Here are a few dos and don’ts that can help investors make informed decisions:
1. Do your own research
When it comes to choosing stocks, it is tempting to follow others’ recommendations, but relying on it solely can be risky. As business magnate Warren Buffet famously said, “Risk comes from not knowing what you are doing.” Another valuable advice from him is, “Don’t buy stocks but buy into companies.”
It is important to do your research by conducting a thorough analysis of the company, including its financial statements, earnings reports, and industry trends. You should also keep up with updates about the economy and events that may impact the company or sector you are interested in.
2. Don’t fall for get-quick-rich ideas
Many new investors are enticed by online trainers and influencers who claim to have inside knowledge of the market and promise quick gains. Unfortunately, many of these programs may be ill-intentioned and fraudulent, leading investors to incur huge losses.
Always seek professional advice from brokers and investment managers registered with regulatory bodies and can offer quality guidance. It further helps to avail the benefits of investor awareness campaigns and workshops conducted by the SEBI, the stock exchanges (NSE, BSE and MSEIL) and the depositories (CDSL and NSDL) regularly. The websites of these organizations provide access to past videos of such awareness programs, allowing investors to revisit earlier sessions and stay informed.
3. Assess and manage your risks
There are many risks associated with investing, such as market volatility, company-specific risk, liquidity risk, and currency risk.
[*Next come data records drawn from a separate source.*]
build 81:
## Controller_FIR
module Controller_FIR (
	input	[7:0] 	VPPG,             
	input 		  	Find_Setting,     
	input 		  	CLK,              
	input 		  	rst_n,            
	output 	[6:0] 	DC_Comp,          
	output 	[3:0] 	pga_Gain,         
	output 		  	LED_IR,           
	output 		  	LED_RED,          
	output  [19:0] 	Out_RED_Filtered, 
	output  [19:0] 	Out_IR_Filtered,  
	output  [3:0] 	LED_Drive         
);
	wire [7:0] IR_ADC_Value, RED_ADC_Value;
	wire 	   CLK_Filter;
	reg        CLK_Filter_q;    
	wire       Filter_En;       
	always @(posedge CLK or negedge rst_n) begin
		if (!rst_n) CLK_Filter_q <= 1'b0;
		else        CLK_Filter_q <= CLK_Filter;
	end
	assign Filter_En = CLK_Filter & ~CLK_Filter_q;
    Controller ct(  .Vppg(VPPG), 
                    .Find_Setting(Find_Setting), 
                    .CLK(CLK), 
                    .rst_n(rst_n), 
                    .DC_Comp(DC_Comp), 
                    .PGA_Gain(pga_Gain), 
                    .CLK_Filter(CLK_Filter), 
                    .LED_IR(LED_IR), 
                    .LED_RED(LED_RED),
                    .IR_ADC_Value(IR_ADC_Value), 
                    .RED_ADC_Value(RED_ADC_Value), 
                    .LED_Drive(LED_Drive)); 
	FIR_Filter red( .CLK(CLK),
                    .CLK_Filter(Filter_En), 
                    .input_data(RED_ADC_Value),
                    .rst_n(rst_n),  
                    .output_data(Out_RED_Filtered));
	FIR_Filter ir(  .CLK(CLK),
                    .CLK_Filter(Filter_En), 
                    .input_data(IR_ADC_Value),
                    .rst_n(rst_n),  
                    .output_data(Out_IR_Filtered));
endmodule
For scale: about 8000 cells after synthesis, ~1000 flip-flops, ~0.069 mm^2 of cells after synthesis.
make LEC_CHECK=0 ABC_AREA=1 CAP_MARGIN=5 CORE_MARGIN=2 CORE_UTILIZATION=66 SLEW_MARGIN=20 TNS_END_PERCENT=5 finish   # period 4.27 ns
run.sh (not shown) runs the stock make flow with config.mk's settings and CLKGATE_MAP_FILE=.
Build 81 had finished all stages when the layout checks came back failing, citing negative setup slack.
Setup changes, build 81 to build 43
--- a/flow/config.mk
+++ b/flow/config.mk
@@ -8,2 +8 @@
-export ABC_AREA = 1
-export CAP_MARGIN = 5
+export CAP_MARGIN = 20
@@ -11 +10 @@
-export CORE_UTILIZATION = 66
+export CORE_UTILIZATION = 40
@@ -13 +11,0 @@
-export TNS_END_PERCENT = 5
==> flow/constraint.sdc <==
create_clock -name core_clock -period 7.24 [get_ports {CLK}]
set_input_delay 1.4480 -clock core_clock [delete_from_list [all_inputs] [get_ports {CLK}]]
set_output_delay 1.4480 -clock core_clock [all_outputs]
set_load 0.01 [all_outputs]
--- outcome ---
Build 43 reached the end of the flow, and the finished layout is clean on the timing, DRC and antenna checks.
The slew at the pin with the worst max-slew slack was comparable across build 43 and build 81.
Delta(synthesized-area fraction occupied by xor and xnor cells, build 43 - build 81) > 0
The combinational share of cell area of build 43 exceeds that of build 81 by 0.49 points.
The area of the synthesized netlist per yosys stat number comes out lower for build 43 vs build 81.
| global routing usage on met2 | build 43 vs build 81 | 20 points lower |
Going from build 81 to build 43, pin count of the biggest net entering global routing grows by 4.
On via count of the first global-routing pass, the higher figure sits with build 81, not build 43.
Relative to build 43, the following input files were edited for build 70:
--- a/flow/config.mk
+++ b/flow/config.mk
@@ -8,0 +9 @@
+export CELL_PAD_IN_SITES_GLOBAL_PLACEMENT = 3
@@ -10,0 +12,2 @@
+export CTS_CLUSTER_DIAMETER = 66
+export PLACE_DENSITY = 0.59
==> flow/constraint.sdc <==
create_clock -name core_clock -period 10.0 [get_ports {CLK}]
set_input_delay 2.0000 -clock core_clock [delete_from_list [all_inputs] [get_ports {CLK}]]
set_output_delay 2.0000 -clock core_clock [all_outputs]
set_load 0.01 [all_outputs]
## What came out
Build 70 completed every stage of the flow, and the final layout passed the timing, DRC and antenna checks.
Overall die width: build 70 vs build 43, no meaningful difference
Summary: with build 43 as the reference, wire length in build 70 moved up by more than 10%.
Build 70 has count of clock-buffer cells in the layout above what build 43 had.
Going from build 43 to build 70, setup slack grows by 2600 ps.
Final cell count is higher on build 70
Build 43 → build 70: count of multi-input combinational gates comparable, worst clock skew saw little to no change, count of placed standard cells including taps has remained practically unchanged, routed via count went down.
Looking at maximum level of the CTS H-tree across build 70 and build 43, the one that comes out higher is build 70.
Inputs modified between build 70 and build 60:
--- a/flow/config.mk
+++ b/flow/config.mk
@@ -7,0 +8 @@
+export ABC_AREA = 1
@@ -10,2 +11,2 @@
-export CORE_MARGIN = 2
-export CORE_UTILIZATION = 40
+export CORE_MARGIN = 4
+export CORE_UTILIZATION = 63
@@ -12,0 +14,3 @@
+export HOLD_SLACK_MARGIN = 0.23
+export MAX_ROUTING_LAYER = met4
+export MIN_ROUTING_LAYER = met2
==> comparison <==
Comparing cell row count for build 70 and build 60, the bigger number came from build 70.
Build 60 failed in 3_1_place_gp_skip_io with GPL-0301.
Lower part of the Yosys area used for sequential elements goes to build 60 over build 70.
Delta (build 60 minus build 70): number of standard cells after synthesis up 14%; area reported by Yosys stat went up by about 2.1%; area fraction in mux cells shrank by 0.45 points.
Inputs modified between build 60 and build 94:
==> flow/config.mk <==
export PLATFORM = sky130hd
export DESIGN_NAME = Controller_FIR
export DESIGN_NICKNAME = Controller_FIR
export VERILOG_FILES = /design/flow/design.v
export SDC_FILE = /design/flow/constraint.sdc
export NUM_CORES = 4
export LEC_CHECK = 0
export CAP_MARGIN = 20
export CORE_MARGIN = 2
export CORE_UTILIZATION = 65
export SLEW_MARGIN = 20
==> flow/constraint.sdc <==
create_clock -name core_clock -period 7.45 [get_ports {CLK}]
set_input_delay 1.4900 -clock core_clock [delete_from_list [all_inputs] [get_ports {CLK}]]
set_output_delay 1.4900 -clock core_clock [all_outputs]
set_load 0.01 [all_outputs]
Findings:
Build 94 | stages: all done | timing, DRC, antenna: all pass. Yosys synthesis chip area in build 94 vs build 60: down 2.1%. Compared to build 60, build 94 has area of the mapped netlist 0.0015 mm^2 lower. Build 94 vs build 60 — total number of placement rows dropped 2.5%. Build 94: area fraction in mux cells 0.45 points above build 60.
You need to determine your personal risk tolerance depending on your age, financial situation, investment goals, and personal preferences. Investing more money than you can afford to lose can ruin your finances if the assets do not perform as expected.
4. Don’t put all your eggs in one basket
This commonly used adage emphasizes the significance of diversifying one’s funds by avoiding excessive concentration in particular companies or sectors. As an investor, your strategy should be to build a balanced and robust portfolio. One approach is to invest in a variety of stocks, bonds, and mutual funds to leverage different rates of return. Another technique is to spread your funds across companies and sectors to reduce the impact of risks associated with a certain industry or market segment.
5. Start early, stay long-term
Investors can profit from a longer investment horizon by beginning to invest from a young age, giving their investments more time to grow and recover from market corrections and recession periods. Investing in mutual funds and systematic investment plans (SIPs) can be a good approach for long-term investors, as these funds come with built-in diversity and potential for growth.
6. Don’t be guided by emotions
When it comes to investing, it is easy to let your emotions get the best of you, especially during market turbulence. However, making investment decisions based on emotions can lead to irrational decisions. Having patience and investing a fixed amount of money on a regular basis every month can help avoid the temptation to time the market and build a diversified portfolio at a lower average cost. Developing an exit strategy prior to making an investment can help you avoid losses.
7. Tread with caution while trading F&Os
Trading in financial derivatives such as futures and options (F&O) requires a good understanding of the underlying markets and financial instruments. They can be used for hedging but involve a high degree of risk and complexity. Traders who are new to F&Os should seek guidance from experienced professionals.
8. Don’t ignore taxes and trading charges
Every purchase and sale of securities listed on the exchanges attracts securities transaction tax and commission or fee by brokers. By paying close attention to these costs, you can make more informed investment decisions and potentially save money in the long run.
While the stock market provides excellent rewards, it is fraught with volatility, which may catch even seasoned investors off guard. It takes caution, time, wisdom and patience to create wealth through investments. Having unrealistic market expectations and pursuing hot shares based only on their short-term popularity may result in disappointment.
Remember that knowledge is your ally, and ignorance is your adversary. With the right approach, you can confidently navigate the uncertain and ever-changing terrain of the stock market and make your money work for you.